The Business Logic Graph acts as the control plane for this environment. 

  • It helps discover what agents and tools exist. 
  • It maps which APIs and workflows they touch. 
  • It understands expected execution paths 
  • It detects deviations in sequence, context, permission, and outcome. 
  • It provides the foundation for runtime enforcement. 

The Market is Aligning with this View 

We are seeing more and more alignment with what we started with. 

The industry conversation is moving beyond “secure the prompt” toward “secure the execution.” Agentic AI security is increasingly being understood as a workflow, tool, and business logic problem. 

That is the right direction. 

AI agents will not be secured only by better prompts. They will be secured by understanding what they are allowed to do, how they are expected to do it, and when execution has moved outside business boundaries. 

The same foundation applies to APIs, applications, agents, MCP/tool chains, and runtime workflows. In all cases, the critical question is whether a valid-looking action is being used in the right business context. 

That is exactly what the Business Logic Graph is designed to answer. 

The Future is Execution-Aware Security 

As agents become part of enterprise operations, organizations need more than model-level guardrails. 

They need a living map of business execution. 

They need to know which humans and agents are accessing which tools, APIs, and workflows. They need to understand normal execution paths. They need to detect when valid actions combine into risky outcomes. And they need the ability to allow, challenge, block, or escalate execution in real time. 

System prompts will remain useful. Prompt injection defenses will remain useful. But they are not the security boundary. 

The security boundary must be the business workflow. 

And the foundation for that boundary is the Business Logic Graph. 

Because in the agentic AI era, the most important security question is not: “Did the agent follow the prompt?” 

It is: “Was the execution allowed?” 

Book a demo to see how execution-aware security helps protect agentic workflows, APIs, and business logic at runtime. 

Frequently Asked Questions

Why are system prompts not enough to secure AI agents? +

System prompts help guide model behavior, but they are instructions to probabilistic systems rather than enforcement mechanisms. AI agents interact with tools, APIs, workflows, and enterprise systems, so security must also validate whether the resulting execution and outcomes are allowed within business processes.

What is business logic security in agentic AI environments?+

Business logic security focuses on protecting workflows and execution paths rather than only inputs and outputs. It evaluates whether actions, sequences, approvals, and outcomes align with intended business processes, even when individual steps appear legitimate.
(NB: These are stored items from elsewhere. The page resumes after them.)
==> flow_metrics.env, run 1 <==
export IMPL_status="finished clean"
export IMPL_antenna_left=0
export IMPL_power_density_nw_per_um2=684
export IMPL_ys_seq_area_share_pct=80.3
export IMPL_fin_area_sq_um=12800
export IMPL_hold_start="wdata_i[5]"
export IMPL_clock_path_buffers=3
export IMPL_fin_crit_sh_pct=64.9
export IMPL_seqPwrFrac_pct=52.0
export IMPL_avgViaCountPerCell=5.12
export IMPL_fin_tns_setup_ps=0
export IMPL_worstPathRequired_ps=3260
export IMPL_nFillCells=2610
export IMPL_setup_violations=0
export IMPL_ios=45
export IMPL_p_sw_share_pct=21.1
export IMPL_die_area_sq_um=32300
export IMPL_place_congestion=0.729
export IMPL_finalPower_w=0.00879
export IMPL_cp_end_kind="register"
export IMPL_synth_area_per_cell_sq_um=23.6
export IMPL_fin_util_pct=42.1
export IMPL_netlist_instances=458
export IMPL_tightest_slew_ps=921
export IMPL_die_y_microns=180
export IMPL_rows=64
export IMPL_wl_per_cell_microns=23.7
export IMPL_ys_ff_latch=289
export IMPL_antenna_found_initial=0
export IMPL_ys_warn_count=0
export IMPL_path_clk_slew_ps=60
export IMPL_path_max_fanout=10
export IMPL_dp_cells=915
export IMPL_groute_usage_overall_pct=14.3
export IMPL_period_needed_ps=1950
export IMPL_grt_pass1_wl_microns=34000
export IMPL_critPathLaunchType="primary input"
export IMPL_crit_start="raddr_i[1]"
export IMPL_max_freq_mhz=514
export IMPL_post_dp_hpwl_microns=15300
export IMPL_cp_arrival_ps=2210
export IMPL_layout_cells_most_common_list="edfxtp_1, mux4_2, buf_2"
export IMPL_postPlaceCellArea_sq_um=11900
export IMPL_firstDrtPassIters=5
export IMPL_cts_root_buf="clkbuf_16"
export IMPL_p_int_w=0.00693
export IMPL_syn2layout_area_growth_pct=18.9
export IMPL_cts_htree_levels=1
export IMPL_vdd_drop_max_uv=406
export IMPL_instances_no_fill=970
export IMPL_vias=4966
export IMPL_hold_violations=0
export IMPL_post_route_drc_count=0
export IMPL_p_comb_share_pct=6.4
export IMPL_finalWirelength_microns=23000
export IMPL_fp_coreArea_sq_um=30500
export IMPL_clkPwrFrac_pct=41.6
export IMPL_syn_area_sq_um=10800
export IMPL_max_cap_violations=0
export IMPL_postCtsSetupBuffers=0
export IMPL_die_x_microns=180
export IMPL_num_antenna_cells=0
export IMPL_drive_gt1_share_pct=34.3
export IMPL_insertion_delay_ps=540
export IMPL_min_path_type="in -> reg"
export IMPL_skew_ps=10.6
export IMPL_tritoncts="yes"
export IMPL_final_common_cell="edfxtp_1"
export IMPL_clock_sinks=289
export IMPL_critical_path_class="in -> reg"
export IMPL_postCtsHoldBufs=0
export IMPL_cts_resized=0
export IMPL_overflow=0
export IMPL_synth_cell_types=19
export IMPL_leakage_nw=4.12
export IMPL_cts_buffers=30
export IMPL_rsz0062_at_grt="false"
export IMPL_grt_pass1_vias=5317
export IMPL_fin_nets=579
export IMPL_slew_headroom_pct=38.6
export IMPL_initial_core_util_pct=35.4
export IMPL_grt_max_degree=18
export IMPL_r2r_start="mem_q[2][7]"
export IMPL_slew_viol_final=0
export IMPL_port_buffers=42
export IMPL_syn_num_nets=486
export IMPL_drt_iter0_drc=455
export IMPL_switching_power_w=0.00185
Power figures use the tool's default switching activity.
File: config.mk
export PLATFORM = sky130hd
export DESIGN_NAME = first_fit_arena_allocator_top
export DESIGN_NICKNAME = d
export VERILOG_FILES = /design/src/hdl/ffa_pkg.sv /design/src/hdl/ffa_ram.sv /design/src/hdl/ffa_ctrl.sv /design/src/hdl/ffa_dp.sv /design/src/hdl/first_fit_arena_allocator_top.sv
export SDC_FILE = /design/constraint.sdc
export NUM_CORES = 2
export LEC_CHECK = 0
export BUFFER_PORTS_ARGS = -buffer_cell sky130_fd_sc_hd__buf_2
export CAP_MARGIN = 40
export CORE_AREA = 8 8 639 641
export DETAILED_ROUTE_END_ITERATION = 8
export DIE_AREA = 0 0 647 649
export GPL_ROUTABILITY_DRIVEN = 1
export GPL_TIMING_DRIVEN = 0
export PLACE_DENSITY = 0.39
export SKIP_LAST_GASP = 1
export SYNTH_ARGS = -nofsm -noshare
export SYNTH_HDL_FRONTEND = slang
export SYNTH_HIERARCHICAL = 1
export SYNTH_SLANG_ARGS = --single-unit
File: constraint.sdc
create_clock -name clk_i -period 11.1 [get_ports clk_i]
set_input_delay 0.555 -clock clk_i [delete_from_list [all_inputs] [get_ports clk_i]]
set_output_delay 0.555 -clock clk_i [all_outputs]
set_load 0.02 [all_outputs]
File: src/hdl/ffa_pkg.sv
// Shared types and codes for the first-fit arena allocator.
// Used by ffa_ctrl, ffa_dp and the top level; no dependencies.
package ffa_pkg;

  localparam int unsigned FIELD_W = 17;

  typedef enum logic [1:0] {
    FUNC_ALLOC,
    FUNC_FREE,
    FUNC_REALLOC,
    FUNC_REINIT
  } func_e;

  typedef enum logic [1:0] {
    ST_DONE,
    ST_NO_SPACE,
    ST_NOT_FOUND,
    ST_TABLE_FULL
  } status_e;

  typedef enum logic [3:0] {
    S_IDLE,
    S_DEC,
    S_RI1,
    S_ASCAN,
    S_SHUP,
    S_AWR,
    S_FSCAN,
    S_RCHK,
    S_RRD,
    S_SHDN,
    S_OUT
  } state_e;

  typedef enum logic [3:0] {
    OP_NONE,
    OP_LOAD,
    OP_RESULT,
    OP_REINIT0,
    OP_REINIT1,
    OP_ASTART,
    OP_ASCAN,
    OP_SHUP,
    OP_AWRITE,
    OP_FSTART,
    OP_FSCAN,
    OP_RCHECK,
    OP_RREAD,
    OP_SHDN,
    OP_EMIT
  } dp_op_e;

  typedef struct packed {
    dp_op_e  op;
    status_e st;
    logic    mv;
  } cmd_t;

  typedef struct packed {
    func_e func;
    logic  null_ptr;
    logic  sentinel;
    logic  size_zero;
    logic  cnt_lt2;
    logic  cnt_lt3;
    logic  full;
    logic  fit;
    logic  scan_last;
    logic  match;
    logic  find_last;
    logic  keep;
    logic  sh_end;
    logic  dn_end;
    logic  mv;
    logic  out_free;
  } sts_t;

endpackage

File: src/hdl/ffa_ram.sv
// Generic single-write, single-read RAM with registered read data.
// No dependencies.
module ffa_ram #(
  parameter int unsigned WIDTH = 34,
  parameter int unsigned DEPTH = 64
) (
  input  logic                     clk_i,
  input  logic                     we_i,
  input  logic [$clog2(DEPTH)-1:0] waddr_i,
  input  logic [WIDTH-1:0]         wdata_i,
  input  logic [$clog2(DEPTH)-1:0] raddr_i,
  output logic [WIDTH-1:0]         rdata_o
);

  logic [WIDTH-1:0] mem_q [DEPTH];

  always_ff @(posedge clk_i) begin
    if (we_i) begin
      mem_q[waddr_i] <= wdata_i;
    end
    rdata_o <= mem_q[raddr_i];
  end

endmodule

File: src/hdl/ffa_ctrl.sv
// Request sequencer of the first-fit arena allocator.
// Depends on ffa_pkg; drives ffa_dp through cmd_t, reads sts_t.
module ffa_ctrl (
  input  logic          clk_i,
  input  logic          rst_ni,
  input  logic          in_valid_i,
  output logic          in_stall_o,
  input  ffa_pkg::sts_t sts_i,
  output ffa_pkg::cmd_t cmd_o
);

  ffa_pkg::state_e state_q, state_d;

  always_ff @(posedge clk_i or negedge rst_ni) begin
    if (!rst_ni) begin
      state_q <= ffa_pkg::S_IDLE;
    end else begin
      state_q <= state_d;
    end
  end

  assign in_stall_o = (state_q != ffa_pkg::S_IDLE);

  // next state
  always_comb begin
    state_d = state_q;
    unique case (state_q)
      ffa_pkg::S_IDLE: begin
        if (in_valid_i) state_d = ffa_pkg::S_DEC;
      end
      ffa_pkg::S_DEC: begin
        state_d = ffa_pkg::S_OUT;
        unique case (sts_i.func)
          ffa_pkg::FUNC_ALLOC: begin
            if (!sts_i.size_zero && !sts_i.cnt_lt2) state_d = ffa_pkg::S_ASCAN;
          end
          ffa_pkg::FUNC_FREE: begin
            if (!sts_i.null_ptr && !sts_i.sentinel && !sts_i.cnt_lt3) begin
              state_d = ffa_pkg::S_FSCAN;
            end
          end
          ffa_pkg::FUNC_REALLOC: begin
            if (!sts_i.sentinel && !sts_i.size_zero) begin
              if (sts_i.null_ptr) begin
                if (!sts_i.cnt_lt2) state_d = ffa_pkg::S_ASCAN;
              end else if (!sts_i.cnt_lt3) begin
                state_d = ffa_pkg::S_FSCAN;
              end
            end
          end
          ffa_pkg::FUNC_REINIT: state_d = ffa_pkg::S_RI1;
          default: state_d = ffa_pkg::S_OUT;
        endcase
      end
      ffa_pkg::S_RI1: state_d = ffa_pkg::S_OUT;
      ffa_pkg::S_ASCAN: begin
        if (sts_i.fit) begin
          state_d = sts_i.full ? ffa_pkg::S_OUT : ffa_pkg::S_SHUP;
        end else if (sts_i.scan_last) begin
          state_d = ffa_pkg::S_OUT;
        end
      end
      ffa_pkg::S_SHUP: begin
        if (sts_i.sh_end) state_d = ffa_pkg::S_AWR;
      end
      ffa_pkg::S_AWR: state_d = sts_i.mv ? ffa_pkg::S_RRD : ffa_pkg::S_OUT;
      ffa_pkg::S_FSCAN: begin
        if (sts_i.match) begin
          state_d = (sts_i.func == ffa_pkg::FUNC_FREE) ? ffa_pkg::S_RRD : ffa_pkg::S_RCHK;
        end else if (sts_i.find_last) begin
          state_d = ffa_pkg::S_OUT;
        end
      end
      ffa_pkg::S_RCHK: state_d = sts_i.keep ? ffa_pkg::S_OUT : ffa_pkg::S_ASCAN;
      ffa_pkg::S_RRD: state_d = ffa_pkg::S_SHDN;
      ffa_pkg::S_SHDN: begin
        if (sts_i.dn_end) state_d = ffa_pkg::S_OUT;
      end
      ffa_pkg::S_OUT: begin
        if (sts_i.out_free) state_d = ffa_pkg::S_IDLE;
      end
      default: state_d = ffa_pkg::S_IDLE;
    endcase
  end

  // outputs
  always_comb begin
    cmd_o.op = ffa_pkg::OP_NONE;
    cmd_o.st = ffa_pkg::ST_NOT_FOUND;
    cmd_o.mv = 1'b0;
    unique case (state_q)
      ffa_pkg::S_IDLE: begin
        if (in_valid_i) cmd_o.op = ffa_pkg::OP_LOAD;
      end
      ffa_pkg::S_DEC: begin
        cmd_o.op = ffa_pkg::OP_RESULT;
        unique case (sts_i.func)
          ffa_pkg::FUNC_ALLOC: begin
            if (sts_i.size_zero) begin
              cmd_o.st = ffa_pkg::ST_NOT_FOUND;
            end else if (sts_i.cnt_lt2) begin
              cmd_o.st = ffa_pkg::ST_NO_SPACE;
            end else begin
              cmd_o.op = ffa_pkg::OP_ASTART;
            end
          end
          ffa_pkg::FUNC_FREE: begin
            if (!sts_i.null_ptr && !sts_i.sentinel && !sts_i.cnt_lt3) begin
              cmd_o.op = ffa_pkg::OP_FSTART;
            end
          end
          ffa_pkg::FUNC_REALLOC: begin
            if (!sts_i.sentinel && !sts_i.size_zero) begin
              if (sts_i.null_ptr) begin
                if (sts_i.cnt_lt2) cmd_o.st = ffa_pkg::ST_NO_SPACE;
                else cmd_o.op = ffa_pkg::OP_ASTART;
              end else if (!sts_i.cnt_lt3) begin
                cmd_o.op = ffa_pkg::OP_FSTART;
              end
            end
          end
          ffa_pkg::FUNC_REINIT: cmd_o.op = ffa_pkg::OP_REINIT0;
          default: cmd_o.op = ffa_pkg::OP_RESULT;
        endcase
      end
      ffa_pkg::S_RI1: cmd_o.op = ffa_pkg::OP_REINIT1;
      ffa_pkg::S_ASCAN: begin
        if (sts_i.fit && sts_i.full) begin
          cmd_o.op = ffa_pkg::OP_RESULT;
          cmd_o.st = ffa_pkg::ST_TABLE_FULL;
        end else if (!sts_i.fit && sts_i.scan_last) begin
          cmd_o.op = ffa_pkg::OP_RESULT;
          cmd_o.st = ffa_pkg::ST_NO_SPACE;
        end else begin
          cmd_o.op = ffa_pkg::OP_ASCAN;
        end
      end
      ffa_pkg::S_SHUP: cmd_o.op = ffa_pkg::OP_SHUP;
      ffa_pkg::S_AWR: cmd_o.op = ffa_pkg::OP_AWRITE;
      ffa_pkg::S_FSCAN: begin
        if (!sts_i.match && sts_i.find_last) begin
          cmd_o.op = ffa_pkg::OP_RESULT;
        end else begin
          cmd_o.op = ffa_pkg::OP_FSCAN;
        end
      end
      ffa_pkg::S_RCHK: cmd_o.op = ffa_pkg::OP_RCHECK;
      ffa_pkg::S_RRD: cmd_o.op = ffa_pkg::OP_RREAD;
      ffa_pkg::S_SHDN: cmd_o.op = ffa_pkg::OP_SHDN;
      ffa_pkg::S_OUT: begin
        if (sts_i.out_free) cmd_o.op = ffa_pkg::OP_EMIT;
      end
      default: cmd_o.op = ffa_pkg::OP_NONE;
    endcase
  end

endmodule

File: src/hdl/ffa_dp.sv
// Datapath of the first-fit arena allocator: block table RAM, scan
// registers, gap arithmetic and output register. Depends on ffa_pkg, ffa_ram.
module ffa_dp #(
  parameter int unsigned ARENA_BYTES  = 65536,
  parameter int unsigned HEADER_BYTES = 12,
  parameter int unsigned MAX_BLOCKS   = 64
) (
  input  logic                        clk_i,
  input  logic                        rst_ni,
  input  logic [1:0]                  func_i,
  input  logic [ffa_pkg::FIELD_W-1:0] addr_i,
  input  logic                        addr_null_i,
  input  logic [ffa_pkg::FIELD_W-1:0] req_size_i,
  output logic                        out_valid_o,
  input  logic                        out_stall_i,
  output logic [ffa_pkg::FIELD_W-1:0] result_addr_o,
  output logic                        granted_o,
  output logic [1:0]                  status_o,
  output logic [ffa_pkg::FIELD_W-1:0] copy_from_o,
  output logic [ffa_pkg::FIELD_W-1:0] copy_len_o,
  input  ffa_pkg::cmd_t               cmd_i,
  output ffa_pkg::sts_t               sts_o
);

  localparam int unsigned FW = ffa_pkg::FIELD_W;
  localparam int unsigned AW = $clog2(ARENA_BYTES + 1);
  localparam int unsigned SW = (AW > FW) ? AW : FW;
  localparam int unsigned DW = SW + 2;
  localparam int unsigned IW = $clog2(MAX_BLOCKS);
  localparam int unsigned CW = $clog2(MAX_BLOCKS + 1);

  localparam logic [SW-1:0] HEAD_START = SW'(HEADER_BYTES);
  localparam logic [SW-1:0] ARENA_END  = SW'(ARENA_BYTES);

  // request
  ffa_pkg::func_e func_q;
  logic [FW-1:0]  addr_q, size_q;
  logic           null_q, mv_q;
  // table walk
  logic [CW-1:0]  cnt_q, j_q, k_q, p_q;
  logic [SW-1:0]  prv_s_q, prv_l_q, ol_q;
  // working result and output register
  logic [FW-1:0]  res_addr_q, res_cf_q, res_cl_q;
  logic           res_g_q;
  ffa_pkg::status_e res_st_q;
  logic           out_valid_q;

  logic          ram_we;
  logic [IW-1:0] ram_waddr, ram_raddr;
  logic [2*SW-1:0] ram_wdata, ram_rdata;

  ffa_ram #(
    .WIDTH (2 * SW),
    .DEPTH (MAX_BLOCKS)
  ) u_ram (
    .clk_i   (clk_i),
    .we_i    (ram_we),
    .waddr_i (ram_waddr),
    .wdata_i (ram_wdata),
    .raddr_i (ram_raddr),
    .rdata_o (ram_rdata)
  );

  logic [SW-1:0] rd_s, rd_l, size_x, addr_x, new_start;
  logic [CW-1:0] j_inc, j_dec, cnt_dec, k_inc;
  logic [CW:0]   j_inc2;
  logic [DW-1:0] fit_sum, room_sum;
  logic          fits, room, same, keep, fit;
  logic [FW-1:0] clen;

  assign rd_s      = ram_rdata[2*SW-1:SW];
  assign rd_l      = ram_rdata[SW-1:0];
  assign size_x    = SW'(size_q);
  assign addr_x    = SW'(addr_q);
  assign j_inc     = j_q + CW'(1);
  assign j_dec     = j_q - CW'(1);
  assign j_inc2    = (CW+1)'(j_q) + (CW+1)'(2);
  assign cnt_dec   = cnt_q - CW'(1);
  assign k_inc     = k_q + CW'(1);
  assign fit_sum   = DW'(prv_s_q) + DW'(prv_l_q) + DW'(size_x) + DW'(2 * HEADER_BYTES);
  assign room_sum  = DW'(prv_s_q) + DW'(size_x) + DW'(HEADER_BYTES);
  assign new_start = SW'(DW'(prv_s_q) + DW'(prv_l_q) + DW'(HEADER_BYTES));
  assign fits      = (fit_sum <= DW'(rd_s));
  assign room      = (room_sum <= DW'(rd_s));
  assign same      = (size_x == prv_l_q);
  assign keep      = same || room;
  assign fit       = (j_q != '0) && fits;
  assign clen      = (size_x <= ol_q) ? size_q : FW'(ol_q);

  always_comb begin
    sts_o.func      = func_q;
    sts_o.null_ptr  = null_q;
    sts_o.sentinel  = !null_q && ((addr_x == '0) || (addr_x == ARENA_END));
    sts_o.size_zero = (size_q == '0);
    sts_o.cnt_lt2   = (cnt_q < CW'(2));
    sts_o.cnt_lt3   = (cnt_q < CW'(3));
    sts_o.full      = (cnt_q >= CW'(MAX_BLOCKS));
    sts_o.fit       = fit;
    sts_o.scan_last = (j_inc >= cnt_q);
    sts_o.match     = (rd_s == addr_x);
    sts_o.find_last = (j_inc2 >= (CW+1)'(cnt_q));
    sts_o.keep      = keep;
    sts_o.sh_end    = (j_q == p_q);
    sts_o.dn_end    = (j_q == cnt_dec);
    sts_o.mv        = mv_q;
    sts_o.out_free  = !out_valid_q || !out_stall_i;
  end

  // table port
  always_comb begin
    ram_we    = 1'b0;
    ram_waddr = '0;
    ram_wdata = '0;
    ram_raddr = '0;
    unique case (cmd_i.op)
      ffa_pkg::OP_REINIT0: begin
        ram_we    = 1'b1;
        ram_wdata = {HEAD_START, SW'(0)};
      end
      ffa_pkg::OP_REINIT1: begin
        ram_we    = 1'b1;
        ram_waddr = IW'(1);
        ram_wdata = {ARENA_END, SW'(0)};
      end
      ffa_pkg::OP_ASCAN: begin
        // on a fit, start the upward shift from the top entry
        ram_raddr = fit ? cnt_dec[IW-1:0] : j_inc[IW-1:0];
      end
      ffa_pkg::OP_SHUP: begin
        ram_we    = 1'b1;
        ram_waddr = j_inc[IW-1:0];
        ram_wdata = ram_rdata;
        ram_raddr = j_dec[IW-1:0];
      end
      ffa_pkg::OP_AWRITE: begin
        ram_we    = 1'b1;
        ram_waddr = p_q[IW-1:0];
        ram_wdata = {new_start, size_x};
      end
      ffa_pkg::OP_FSTART: ram_raddr = IW'(1);
      ffa_pkg::OP_FSCAN:  ram_raddr = j_inc[IW-1:0];
      ffa_pkg::OP_RCHECK: begin
        if (keep && !same) begin
          ram_we    = 1'b1;
          ram_waddr = k_q[IW-1:0];
          ram_wdata = {prv_s_q, size_x};
        end
      end
      ffa_pkg::OP_RREAD: ram_raddr = k_inc[IW-1:0];
      ffa_pkg::OP_SHDN: begin
        ram_we    = 1'b1;
        ram_waddr = j_dec[IW-1:0];
        ram_wdata = ram_rdata;
        ram_raddr = j_inc[IW-1:0];
      end
      default: ram_raddr = '0;
    endcase
  end

  always_ff @(posedge clk_i or negedge rst_ni) begin
    if (!rst_ni) begin
      cnt_q       <= '0;
      out_valid_q <= 1'b0;
    end else begin
      if (cmd_i.op == ffa_pkg::OP_REINIT1) begin
        cnt_q <= CW'(2);
      end else if (cmd_i.op == ffa_pkg::OP_AWRITE) begin
        cnt_q <= cnt_q + CW'(1);
      end else if (cmd_i.op == ffa_pkg::OP_SHDN && sts_o.dn_end) begin
        cnt_q <= cnt_dec;
      end
      if (cmd_i.op == ffa_pkg::OP_EMIT) begin
        out_valid_q <= 1'b1;
      end else if (!out_stall_i) begin
        out_valid_q <= 1'b0;
      end
    end
  end

  always_ff @(posedge clk_i) begin
    unique case (cmd_i.op)
      ffa_pkg::OP_LOAD: begin
        func_q <= ffa_pkg::func_e'(func_i);
        addr_q <= addr_i;
        null_q <= addr_null_i;
        size_q <= req_size_i;
        mv_q   <= 1'b0;
      end
      ffa_pkg::OP_RESULT: begin
        res_addr_q <= '0;
        res_g_q    <= 1'b0;
        res_st_q   <= cmd_i.st;
        res_cf_q   <= '0;
        res_cl_q   <= '0;
      end
      ffa_pkg::OP_REINIT1: begin
        res_addr_q <= '0;
        res_g_q    <= 1'b0;
        res_st_q   <= ffa_pkg::ST_DONE;
        res_cf_q   <= '0;
        res_cl_q   <= '0;
      end
      ffa_pkg::OP_ASTART: begin
        j_q  <= '0;
        mv_q <= cmd_i.mv;
      end
      ffa_pkg::OP_ASCAN: begin
        if (fit) begin
          p_q <= j_q;
          j_q <= cnt_dec;
        end else begin
          prv_s_q <= rd_s;
          prv_l_q <= rd_l;
          j_q     <= j_inc;
        end
      end
      ffa_pkg::OP_SHUP: j_q <= j_dec;
      ffa_pkg::OP_AWRITE: begin
        res_addr_q <= new_start[FW-1:0];
        res_g_q    <= 1'b1;
        res_st_q   <= ffa_pkg::ST_DONE;
        res_cf_q   <= mv_q ? addr_q : '0;
        res_cl_q   <= mv_q ? clen : '0;
        // the old block moved up if the new one went in below it
        if (p_q <= k_q) k_q <= k_inc;
      end
      ffa_pkg::OP_FSTART: j_q <= CW'(1);
      ffa_pkg::OP_FSCAN: begin
        if (sts_o.match) begin
          k_q     <= j_q;
          prv_s_q <= rd_s;
          prv_l_q <= rd_l;
          ol_q    <= rd_l;
        end else begin
          j_q <= j_inc;
        end
      end
      ffa_pkg::OP_RCHECK: begin
        if (keep) begin
          res_addr_q <= addr_q;
          res_g_q    <= 1'b1;
          res_st_q   <= ffa_pkg::ST_DONE;
          res_cf_q   <= '0;
          res_cl_q   <= '0;
        end else begin
          j_q  <= '0;
          mv_q <= 1'b1;
        end
      end
      ffa_pkg::OP_RREAD: j_q <= k_inc;
      ffa_pkg::OP_SHDN: begin
        j_q <= j_inc;
        if (sts_o.dn_end && !mv_q) begin
          res_addr_q <= '0;
          res_g_q    <= 1'b0;
          res_st_q   <= ffa_pkg::ST_DONE;
          res_cf_q   <= '0;
          res_cl_q   <= '0;
        end
      end
      ffa_pkg::OP_EMIT: begin
        result_addr_o <= res_addr_q;
        granted_o     <= res_g_q;
        status_o      <= res_st_q;
        copy_from_o   <= res_cf_q;
        copy_len_o    <= res_cl_q;
      end
      default: ;
    endcase
  end

  assign out_valid_o = out_valid_q;

endmodule

File: src/hdl/first_fit_arena_allocator_top.sv
// Handles one request at a time and walks the block table in RAM, one entry
// per cycle. Allocate scans the entries up to the fitting gap and then shifts
// entries up to open the slot (tail included); free looks the block up among
// the entries in use and shifts the later ones down. A moving reallocation
// runs the lookup, an allocate and the free in a row. The single read and
// single write port of the table RAM set this pace. The result sits in an
// output register, so the next request is taken while it waits.
// Depends on ffa_pkg, ffa_ctrl, ffa_dp and ffa_ram.
module first_fit_arena_allocator_top #(
  parameter int unsigned ARENA_BYTES  = 65536,
  parameter int unsigned HEADER_BYTES = 12,
  parameter int unsigned MAX_BLOCKS   = 64
) (
  input  logic                        clk_i,
  input  logic                        rst_ni,
  input  logic                        in_valid_i,
  output logic                        in_stall_o,
  input  logic [1:0]                  func_i,
  input  logic [ffa_pkg::FIELD_W-1:0] addr_i,
  input  logic                        addr_null_i,
  input  logic [ffa_pkg::FIELD_W-1:0] req_size_i,
  output logic                        out_valid_o,
  input  logic                        out_stall_i,
  output logic [ffa_pkg::FIELD_W-1:0] result_addr_o,
  output logic                        granted_o,
  output logic [1:0]                  status_o,
  output logic [ffa_pkg::FIELD_W-1:0] copy_from_o,
  output logic [ffa_pkg::FIELD_W-1:0] copy_len_o
);

  ffa_pkg::cmd_t cmd;
  ffa_pkg::sts_t sts;

  ffa_ctrl u_ctrl (
    .clk_i      (clk_i),
    .rst_ni     (rst_ni),
    .in_valid_i (in_valid_i),
    .in_stall_o (in_stall_o),
    .sts_i      (sts),
    .cmd_o      (cmd)
  );

  ffa_dp #(
    .ARENA_BYTES  (ARENA_BYTES),
    .HEADER_BYTES (HEADER_BYTES),
    .MAX_BLOCKS   (MAX_BLOCKS)
  ) u_dp (
    .clk_i         (clk_i),
    .rst_ni        (rst_ni),
    .func_i        (func_i),
    .addr_i        (addr_i),
    .addr_null_i   (addr_null_i),
    .req_size_i    (req_size_i),
    .out_valid_o   (out_valid_o),
    .out_stall_i   (out_stall_i),
    .result_addr_o (result_addr_o),
    .granted_o     (granted_o),
    .status_o      (status_o),
    .copy_from_o   (copy_from_o),
    .copy_len_o    (copy_len_o),
    .cmd_i         (cmd),
    .sts_o         (sts)
  );

endmodule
How do AI agents increase enterprise security risk?+

AI agents can autonomously access tools, invoke APIs, trigger workflows, and interact with sensitive systems. This increases the risk of unintended actions, workflow misuse, excessive permissions, unauthorized data movement, and business logic abuse if execution is not governed properly.

What is a Business Logic Graph (BLG)+

A Business Logic Graph is a contextual model that maps relationships between users, agents, tools, APIs, workflows, permissions, approvals, and outcomes. It helps organizations understand expected execution paths and identify risky or unauthorized behavior across enterprise environments.

Why is execution-aware security important for agentic AI?+

As AI agents become operational actors, organizations need visibility into what agents are doing, which resources they access, and whether their actions align with expected workflows. Execution-aware security helps detect and prevent risky outcomes before they impact the business.